Work to be completed:
Nothing but the lines from the start of the records below through the line that has "run 8 against" should appear, each exactly as given.

Records excerpted from a collection
-- Opening Marker --

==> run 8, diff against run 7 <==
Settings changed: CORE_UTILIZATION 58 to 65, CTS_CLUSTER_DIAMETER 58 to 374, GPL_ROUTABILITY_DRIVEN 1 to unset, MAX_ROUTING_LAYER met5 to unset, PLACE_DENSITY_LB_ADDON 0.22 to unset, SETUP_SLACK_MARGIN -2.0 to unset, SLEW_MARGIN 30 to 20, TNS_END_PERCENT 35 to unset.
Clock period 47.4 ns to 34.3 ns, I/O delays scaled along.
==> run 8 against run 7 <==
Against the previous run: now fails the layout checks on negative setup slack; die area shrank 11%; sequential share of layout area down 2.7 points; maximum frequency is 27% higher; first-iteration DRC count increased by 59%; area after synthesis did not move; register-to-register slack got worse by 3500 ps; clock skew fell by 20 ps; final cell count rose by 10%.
==> inputs of 05-16 <==
## measure_sys
module measure_sys(
	input            sys_clk,
	input            sys_rst_n,
	input      [7:0] askdemod_data,    
	input      [9:0] fsk_demod,        
	input      [7:0] pskdemod_data,    
	output     [7:0] demod_data,
	output     [7:0] uart_mod_type,
	output    [15:0] uart_demod_fre,
	output     [7:0] uart_mod_depth,
	output reg [7:0] uart_delta_freq
);
Settings: LEC_CHECK=0, ABC_AREA=1, CAP_MARGIN=40, CORE_MARGIN=2, CORE_UTILIZATION=72, CTS_CLUSTER_DIAMETER=227, HOLD_SLACK_MARGIN=0.29, PLACE_DENSITY=0.65, SLEW_MARGIN=20; clock period 69.8 ns.
run.sh (not shown) runs the stock make flow with config.mk's settings and CLKGATE_MAP_FILE=.
==> 06-25: changes against 05-16 <==
--- a/flow/config.mk
+++ b/flow/config.mk
@@ -8,8 +8,8 @@
 export ABC_AREA = 1
-export CAP_MARGIN = 40
+export CAP_MARGIN = 0
 export CORE_MARGIN = 2
 export CORE_UTILIZATION = 72
-export CTS_CLUSTER_DIAMETER = 227
-export HOLD_SLACK_MARGIN = 0.29
-export PLACE_DENSITY = 0.65
+export CTS_CLUSTER_DIAMETER = 194
+export PLACE_DENSITY = 0.64
+export SETUP_SLACK_MARGIN = -2.0
 export SLEW_MARGIN = 20
==> flow/constraint.sdc (replaced) <==
create_clock -name core_clock -period 37.3 [get_ports {sys_clk}]
set_input_delay 7.4600 -clock core_clock [delete_from_list [all_inputs] [get_ports {sys_clk}]]
set_output_delay 7.4600 -clock core_clock [all_outputs]
set_load 0.01 [all_outputs]
==> run summary <==
Reports from this run.

- The detailed placement HPWL reads around 240 mm.
- The count of cells resized by post-cts repair is 373.
- The flow did not finish.
- The flow stopped in 5_1_grt.
- On met3, the global router reports a usage of 0.6275.
- The post-CTS repair timing setup buffer count is between 300 and 400.
- The first error in the log reads "[ERROR GRT-0116] Global routing finished with congestion. Check the congestion regions in the DRC Viewer".
- The CTS buffer count reads about 69.
- The post-placement cell count reads approximately 18k.
That was 06-25.
==> run summary <==
Reports from this run.

- The post-placement cell count reads between 15k and 20k.
- The run finished with no timing, DRC or antenna violations.
- The worst setup path is captured at a flip-flop.
- Setup repair after global routing left no endpoint under its margin.
- The number of flip-flops and latches reads about 540.
- Note, the detailed placer reported a final HPWL of 199.8 mm.
- The biggest area contributor in the post-synthesis netlist is sky130_fd_sc_hd__ha_1.
- The power report puts the leakage power at approximately 55 nW.
- The reported sequential group power is approximately 0.32 mW.
- The post-CTS repair timing setup buffer count reads 0.
- The number of ordinary and repair buffers in the finished layout reads between 150 and 200.
- The met3 track utilization from global routing is 0.06163.
- The Yosys chip area is between 0.09 and 0.1 mm2.
- The max-cap check violation count reads 0.
- After detailed routing, the total wire length is roughly 250 mm.
- The cell-internal power reads 0.5757 mW.
- The required time of the critical path is around 70000 ps.
- The CTS buffer count reads around 70.
That was 05-16.

========
==> job 1575: inputs <==
Starting RTL as in the previous note.
==> flow/config.mk <==
export PLATFORM = sky130hd
export DESIGN_NAME = measure_sys
export DESIGN_NICKNAME = measure_sys
export VERILOG_FILES = /design/flow/design.v
export SDC_FILE = /design/flow/constraint.sdc
export NUM_CORES = 4
export LEC_CHECK = 0
export CAP_MARGIN = 0
export CELL_PAD_IN_SITES_GLOBAL_PLACEMENT = 0
export CORE_ASPECT_RATIO = 0.94
export CORE_MARGIN = 2
export CORE_UTILIZATION = 69
export CTS_CLUSTER_SIZE = 24
export GPL_ROUTABILITY_DRIVEN = 1
export MAX_ROUTING_LAYER = met4
export MIN_ROUTING_LAYER = met1
export PLACE_DENSITY_LB_ADDON = 0.22
export SETUP_SLACK_MARGIN = 5.0
export SLEW_MARGIN = 20
==> flow/constraint.sdc <==
create_clock -name core_clock -period 77.3 [get_ports {sys_clk}]
set_input_delay 15.4600 -clock core_clock [delete_from_list [all_inputs] [get_ports {sys_clk}]]
set_output_delay 15.4600 -clock core_clock [all_outputs]
set_load 0.01 [all_outputs]
==> job 7377: changes against job 1575 <==
- ABC_AREA: unset -> 1
- CAP_MARGIN: 0 -> 20
- CELL_PAD_IN_SITES_GLOBAL_PLACEMENT: 0 -> unset
- CORE_ASPECT_RATIO: 0.94 -> unset
- CORE_UTILIZATION: 69 -> 70
- CTS_CLUSTER_DIAMETER: unset -> 216
- CTS_CLUSTER_SIZE: 24 -> unset
- GPL_ROUTABILITY_DRIVEN: 1 -> unset
- MAX_ROUTING_LAYER: met4 -> unset
- MIN_ROUTING_LAYER: met1 -> unset
- PLACE_DENSITY_LB_ADDON: 0.22 -> unset
- SETUP_SLACK_MARGIN: 5.0 -> unset
- TNS_END_PERCENT: unset -> 5
==> flow/constraint.sdc (replaced) <==
create_clock -name core_clock -period 35.8 [get_ports {sys_clk}]
set_input_delay 7.1600 -clock core_clock [delete_from_list [all_inputs] [get_ports {sys_clk}]]
set_output_delay 7.1600 -clock core_clock [all_outputs]
set_load 0.01 [all_outputs]
==> job 6663: changes against job 1575 <==
- CAP_MARGIN: 0 -> 20
- CELL_PAD_IN_SITES_GLOBAL_PLACEMENT: 0 -> unset
- CORE_ASPECT_RATIO: 0.94 -> unset
- CORE_UTILIZATION: 69 -> 68
- CTS_CLUSTER_SIZE: 24 -> unset
- GPL_ROUTABILITY_DRIVEN: 1 -> unset
- MAX_ROUTING_LAYER: met4 -> unset
- MIN_ROUTING_LAYER: met1 -> unset
- PLACE_DENSITY_LB_ADDON: 0.22 -> unset
- SETUP_SLACK_MARGIN: 5.0 -> unset
==> flow/constraint.sdc (replaced) <==
create_clock -name core_clock -period 56.8 [get_ports {sys_clk}]
set_input_delay 11.3600 -clock core_clock [delete_from_list [all_inputs] [get_ports {sys_clk}]]
set_output_delay 11.3600 -clock core_clock [all_outputs]
set_load 0.01 [all_outputs]
==> results.py <==
# Auto-generated metrics
metrics = {
    "status": {
        "status": "complete, no violations",
    },
    "yosys": {
        "synth.cellmix.simpleShare": 0.204,
        "synthAdderAreaFrac": 0.254,
        "ys_cells": 11600,
        "yosys-mux-area-fraction": 0.0337,
    },
    "worst_hold_path": {
        "worst_min_path_class": "reg -> reg",
        "timing.hold.worst_path_depth": 2,
    },
    "routing": {
        "num_vias": 87600,
        "drt_antenna_net_count": 0,
    },
    "floorplan": {
        "die_w_um": 380,
    },
    "setup_path": {
        "worst-path-max-fanout": 20,
        "worst-endpoint-arrival_ns": 61.12,
    },
    "finish": {
        "buffers": 177,
    },
    "final_timing": {
        "timing.slew.headroom": 0.232,
    },
}
That was job 1575.
==> results.py <==
# Auto-generated metrics
metrics = {
    "yosys": {
        "synth.cellmix.simpleShare": 0.204,
        "yosys-mux-area-fraction": 0.0337,
        "ys_cells": 11600,
        "synthAdderAreaFrac": 0.254,
    },
    "setup_path": {
        "worst-path-max-fanout": 17,
    },
    "routing": {
        "num_vias": 87400,
        "drt_antenna_net_count": 0,
    },
    "finish": {
        "buffers": 292,
        "layout_multi_input_combinational_cell_count": 9911,
    },
    "worst_hold_path": {
        "worst_min_path_class": "reg -> reg",
    },
    "cts": {
        "cts.htree.levels": 3,
    },
    "floorplan": {
        "die_w_um": 371,
    },
    "final_timing": {
        "timing.slew.headroom": 0.225,
    },
    "status": {
        "status": "complete, no violations",
    },
}
That was job 6663.
==> results.py <==
# Generated from Yosys and OpenROAD reports
metrics = {
    "status": {
        "status": "stopped before the end",
        "outcome.stop_stage": "global routing (5_1_grt)",
        "tool.error": "[ERROR GRT-0116] Global routing finished with congestion. Check the congestion regions in the DRC Viewer.",
    },
    "yosys": {
        "yosys-mux-area-fraction": 0.00156,
        "synth.cellmix.simpleShare": 0.250,
        "ys_cells": 13600,
        "synthAdderAreaFrac": 0.250,
    },
}
That was job 7377.
Power and IR drop assume default switching activity.
module multiplier #(
    parameter DATA_WIDTH    = 8,                   
    parameter PRODUCT_WIDTH = DATA_WIDTH * 2
) (
    input  wire [DATA_WIDTH-1:0] in1,         
    input  wire [DATA_WIDTH-1:0] in2,          
    output wire [PRODUCT_WIDTH-1:0] product 
);
    assign product = in1 * in2;
endmodule
module adder #(
    parameter DATA_WIDTH = 8,              
    parameter SUM_WIDTH  = DATA_WIDTH + 1   
)(
    input  wire [DATA_WIDTH-1:0] in1,        
    input  wire [DATA_WIDTH-1:0] in2,        
    output wire [SUM_WIDTH-1:0] sum          
);
    assign sum = in1 + in2;
endmodule
module component (
    input  wire         clk,
    input  wire         rst,
    input  wire [31:0]  fifo1_data_in,
    input  wire [31:0]  fifo2_data_in,
    input  wire [31:0]  fifo3_data_in,
    input  wire         fifo1_write_en,
    input  wire         fifo2_write_en,
    input  wire         fifo3_write_en,
    input  wire         fifo1_read_en,
    input  wire         fifo2_read_en,
    input  wire         fifo3_read_en,
    output wire [31:0]  result_out,
    output wire         fifo1_empty,
    output wire         fifo2_empty,
    output wire         fifo3_empty,
    output wire         fifo1_full,
    output wire         fifo2_full,
    output wire         fifo3_full
);
    wire [31:0] fifo1_data_out;
    wire [31:0] fifo2_data_out;
    wire [31:0] fifo3_data_out;
    wire [31:0] mult_result;
    fifo #(
        .DEPTH(16),
        .DATA_WIDTH(32),
        .PTR_SIZE(5)
    ) fifo1_inst (
        .clk(clk),
        .rst(rst),
        .wr_en(fifo1_write_en),
        .re_en(fifo1_read_en),
        .data_in(fifo1_data_in),
        .data_out(fifo1_data_out),
        .empty(fifo1_empty),
        .full(fifo1_full)
    );
    fifo #(
        .DEPTH(16),
        .DATA_WIDTH(32),
        .PTR_SIZE(5)
    ) fifo2_inst (
        .clk(clk),
        .rst(rst),
        .wr_en(fifo2_write_en),
        .re_en(fifo2_read_en),
        .data_in(fifo2_data_in),
        .data_out(fifo2_data_out),
        .empty(fifo2_empty),
        .full(fifo2_full)
    );
    fifo #(
        .DEPTH(16),
        .DATA_WIDTH(32),
        .PTR_SIZE(5)
    ) fifo3_inst (
        .clk(clk),
        .rst(rst),
        .wr_en(fifo3_write_en),
        .re_en(fifo3_read_en),
        .data_in(fifo3_data_in),
        .data_out(fifo3_data_out),
        .empty(fifo3_empty),
        .full(fifo3_full)
    );
    multiplier #(
        .DATA_WIDTH(32),
        .PRODUCT_WIDTH(32)
    ) mult_inst (
        .in1(fifo1_data_out),
        .in2(fifo2_data_out),
        .product(mult_result)
    );
    adder #(
        .DATA_WIDTH(32),
        .SUM_WIDTH(32)
    ) adder_inst (
        .in1(mult_result),
        .in2(fifo3_data_out),
        .sum(result_out)
    );
endmodule
==> v20 <==
==> flow/design.v (excerpt) <==
module top(input clk, rst, ball_speed, serve_type, angle, bat_size, restart, start, en_color, auto, hard_mode, input[3:0] mode, max_score, input[8:0] adc, output sel, size, output sound, output [9:0] RED, GRN, BLU, output HSYNC, VSYNC, px_clk, blank);
export LEC_CHECK = 0
export ABC_AREA = 1
export CAP_MARGIN = 25
export CORE_MARGIN = 2
export CORE_UTILIZATION = 72
export CTS_CLUSTER_DIAMETER = 371
export CTS_CLUSTER_SIZE = 47
export PLACE_DENSITY = 0.35
export SETUP_SLACK_MARGIN = 0.74
export SLEW_MARGIN = 5
export TNS_END_PERCENT = 5
create_clock -name core_clock -period 2.5 [get_ports {clk}]
run.sh (not shown) runs the stock make flow with config.mk's settings and CLKGATE_MAP_FILE=.
==> v16: changes against v20 <==
==> flow/config.mk (replaced) <==
export PLATFORM = sky130hd
export DESIGN_NAME = top
export DESIGN_NICKNAME = top
export VERILOG_FILES = /design/flow/design.v
export SDC_FILE = /design/flow/constraint.sdc
export NUM_CORES = 4
export LEC_CHECK = 0
export ABC_AREA = 1
export CAP_MARGIN = 25
export CORE_MARGIN = 2
export CORE_UTILIZATION = 37
export SETUP_SLACK_MARGIN = 1.06
export SLEW_MARGIN = 0
export TNS_END_PERCENT = 35
==> flow/constraint.sdc (replaced) <==
create_clock -name core_clock -period 5.56 [get_ports {clk}]
set_input_delay 1.1120 -clock core_clock [delete_from_list [all_inputs] [get_ports {clk}]]
set_output_delay 1.1120 -clock core_clock [all_outputs]
set_load 0.01 [all_outputs]
==> results <==
v20 did not get past 3_5_place_dp, error DPL-0033. v16 finished but failed the layout checks on negative setup slack. Synthesized cell count is the same in v16 and v20. Synthesized area is the same in v20 and v16. Between v20 and v16, the lower die area is in v20 (gap 48%, measured against v16).
==> figures <==
Floorplan row count: v16 131; v20 93
Effective utilization at floorplan: v16 37.2%; v20 73.0%
Width of the chip: v16 361 um; v20 260 um
Area inside the core boundary: v16 0.127 mm^2; v20 0.0647 mm^2
Outcome: v16 complete, but fails checks; v20 stopped before the end
Failing step: v16 -; v20 3_5_place_dp
Reasons for failing layout checks: v16 negative setup slack; v20 -
Area enclosed by the die boundary: v16 0.131 mm^2; v20 0.0677 mm^2
Fraction of the mapped netlist area in adder cells: v16 23.4%; v20 23.4%
Final weighted congestion in routability-driven placement: v16 1.03; v20 1.31
Simple logic cell fraction of the synthesized area: v16 28.1%; v20 28.1%
Proportion of synthesized chip area in sequential cells: v16 10.9%; v20 10.9%
DIE HEIGHT: v16 361 um; v20 260 um

---

==> xenon: inputs <==
Starting RTL as in the previous note.
// top
module top(input clk, rst, ball_speed, serve_type, angle, bat_size, restart, start, en_color, auto, hard_mode, input[3:0] mode, max_score, input[8:0] adc, output sel, size, output sound, output [9:0] RED, GRN, BLU, output HSYNC, VSYNC, px_clk, blank);
    wire [9:0] x, y, p1_y, p2_y, bx, by;
    reg [9:0] p2_y_ff;
    wire px_data_out;
    wire [29:0] px_data_in;
    wire [4:0] score1, score2;
    wire p1_win, p2_win, turn, start_state, hit, wall, goal;
    wire p2p, p2m, xh, yh;
    wire [1:0] game_mode;
    reg[1:0] mode_in, score_in;
    wire [9:0] ap2_y, pp2_y;
    assign blank = 1'b1;
    assign size = bat_size;
    assign p2_y = p2_y_ff;
    always @(posedge clk) begin
        if(auto) p2_y_ff <= ap2_y;
        else p2_y_ff <= pp2_y;
    end
    always @(posedge clk or posedge rst) begin
        if(rst) begin
            mode_in <= 2'b00;
            score_in <= 2'b00;
        end else begin
        if(mode[0]) mode_in <= 2'b00;
        if(mode[1]) mode_in <= 2'b01;
        if(mode[2]) mode_in <= 2'b10;
        if(mode[3]) mode_in <= 2'b11;
        if(max_score[0]) score_in <= 2'b00;
        if(max_score[1]) score_in <= 2'b01;
        if(max_score[2]) score_in <= 2'b10;
        if(max_score[3]) score_in <= 2'b11;
        end
    end
  ...
make LEC_CHECK=0 CAP_MARGIN=20 CORE_MARGIN=2 CORE_UTILIZATION=70 CTS_CLUSTER_SIZE=62 HOLD_SLACK_MARGIN=0.29 SETUP_SLACK_MARGIN=-0.71 SLEW_MARGIN=20 finish   # period 7.84 ns
==> juniper: changes against xenon <==
- ABC_AREA: unset -> 1
- CORE_UTILIZATION: 70 -> 61
- CTS_CLUSTER_SIZE: 62 -> 98
- HOLD_SLACK_MARGIN: 0.29 -> unset
- PLACE_DENSITY: unset -> 0.6
- SETUP_SLACK_MARGIN: -0.71 -> unset
==> flow/constraint.sdc (replaced) <==
create_clock -name core_clock -period 14.0 [get_ports {clk}]
set_input_delay 2.8000 -clock core_clock [delete_from_list [all_inputs] [get_ports {clk}]]
set_output_delay 2.8000 -clock core_clock [all_outputs]
set_load 0.01 [all_outputs]
==> cedar: changes against xenon <==
- CORE_UTILIZATION: 70 -> 57
- HOLD_SLACK_MARGIN: 0.29 -> unset
- SETUP_SLACK_MARGIN: -0.71 -> 1.85
==> flow/constraint.sdc (replaced) <==
create_clock -name core_clock -period 6.91 [get_ports {clk}]
set_input_delay 1.3820 -clock core_clock [delete_from_list [all_inputs] [get_ports {clk}]]
set_output_delay 1.3820 -clock core_clock [all_outputs]
set_load 0.01 [all_outputs]
==> ember: changes against xenon <==
- ABC_AREA: unset -> 1
- CORE_UTILIZATION: 70 -> 72
- CTS_CLUSTER_SIZE: 62 -> 100
- HOLD_SLACK_MARGIN: 0.29 -> unset
- PLACE_DENSITY: unset -> 0.6
- SETUP_SLACK_MARGIN: -0.71 -> unset
- TNS_END_PERCENT: unset -> 10
==> flow/constraint.sdc (replaced) <==
create_clock -name core_clock -period 4.95 [get_ports {clk}]
set_input_delay 0.9900 -clock core_clock [delete_from_list [all_inputs] [get_ports {clk}]]
set_output_delay 0.9900 -clock core_clock [all_outputs]
set_load 0.01 [all_outputs]
==> results <==
Part of the power in registers: xenon 34.9%; cedar 35.0%; ember -; juniper 34.1%
Instance count on the critical path: xenon 21; cedar 16; ember -; juniper 64
Sequential power: xenon 1400 uW; cedar 1570 uW; ember -; juniper 748 uW
Fraction of standard cell area in multi-input logic: xenon 80.1%; cedar 75.7%; ember -; juniper 74.4%
Effective utilization at floorplan: xenon 70.5%; cedar 57.3%; ember 73.0%; juniper 61.3%
Top Layer Used: xenon met5; cedar met5; ember -; juniper met5
Logic area: xenon 43,000 sq um; cedar 46,500 sq um; ember -; juniper 37,000 sq um
Outcome: xenon finished clean; cedar finished clean; ember aborted with a tool error; juniper finished clean
Last stage reached: xenon -; cedar -; ember global routing (5_1_grt); juniper -
Placed Cells incl. Taps: xenon 7,750; cedar 8,078; ember 9,758; juniper 8,466
Area of all sequential standard cells: xenon 5130 sq um; cedar 5170 sq um; ember -; juniper 5130 sq um
Die extent in x: xenon 275 microns; cedar 304 microns; ember 260 microns; juniper 282 microns
Critical Path End Type: xenon flop; cedar flop; ember -; juniper flop
Clock network power: xenon 1120 uW; cedar 1280 uW; ember -; juniper 654 uW
Clock network contribution to total cell area: xenon 1.37%; cedar 1.24%; ember -; juniper 1.61%
Number of setup violations in the final report: xenon 0; cedar 0; ember -; juniper 0
Maximum single-stage delay on the critical path: xenon 1.04 ns; cedar 0.82 ns; ember -; juniper 0.66 ns
Largest cell class: xenon combinational gates; cedar combinational gates; ember -; juniper combinational gates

-- Closing Marker --

Answer to the exercise:
==> run 8, diff against run 7 <==
Settings changed: CORE_UTILIZATION 58 to 65, CTS_CLUSTER_DIAMETER 58 to 374, GPL_ROUTABILITY_DRIVEN 1 to unset, MAX_ROUTING_LAYER met5 to unset, PLACE_DENSITY_LB_ADDON 0.22 to unset, SETUP_SLACK_MARGIN -2.0 to unset, SLEW_MARGIN 30 to 20, TNS_END_PERCENT 35 to unset.
Clock period 47.4 ns to 34.3 ns, I/O delays scaled along.
==> run 8 against run 7 <==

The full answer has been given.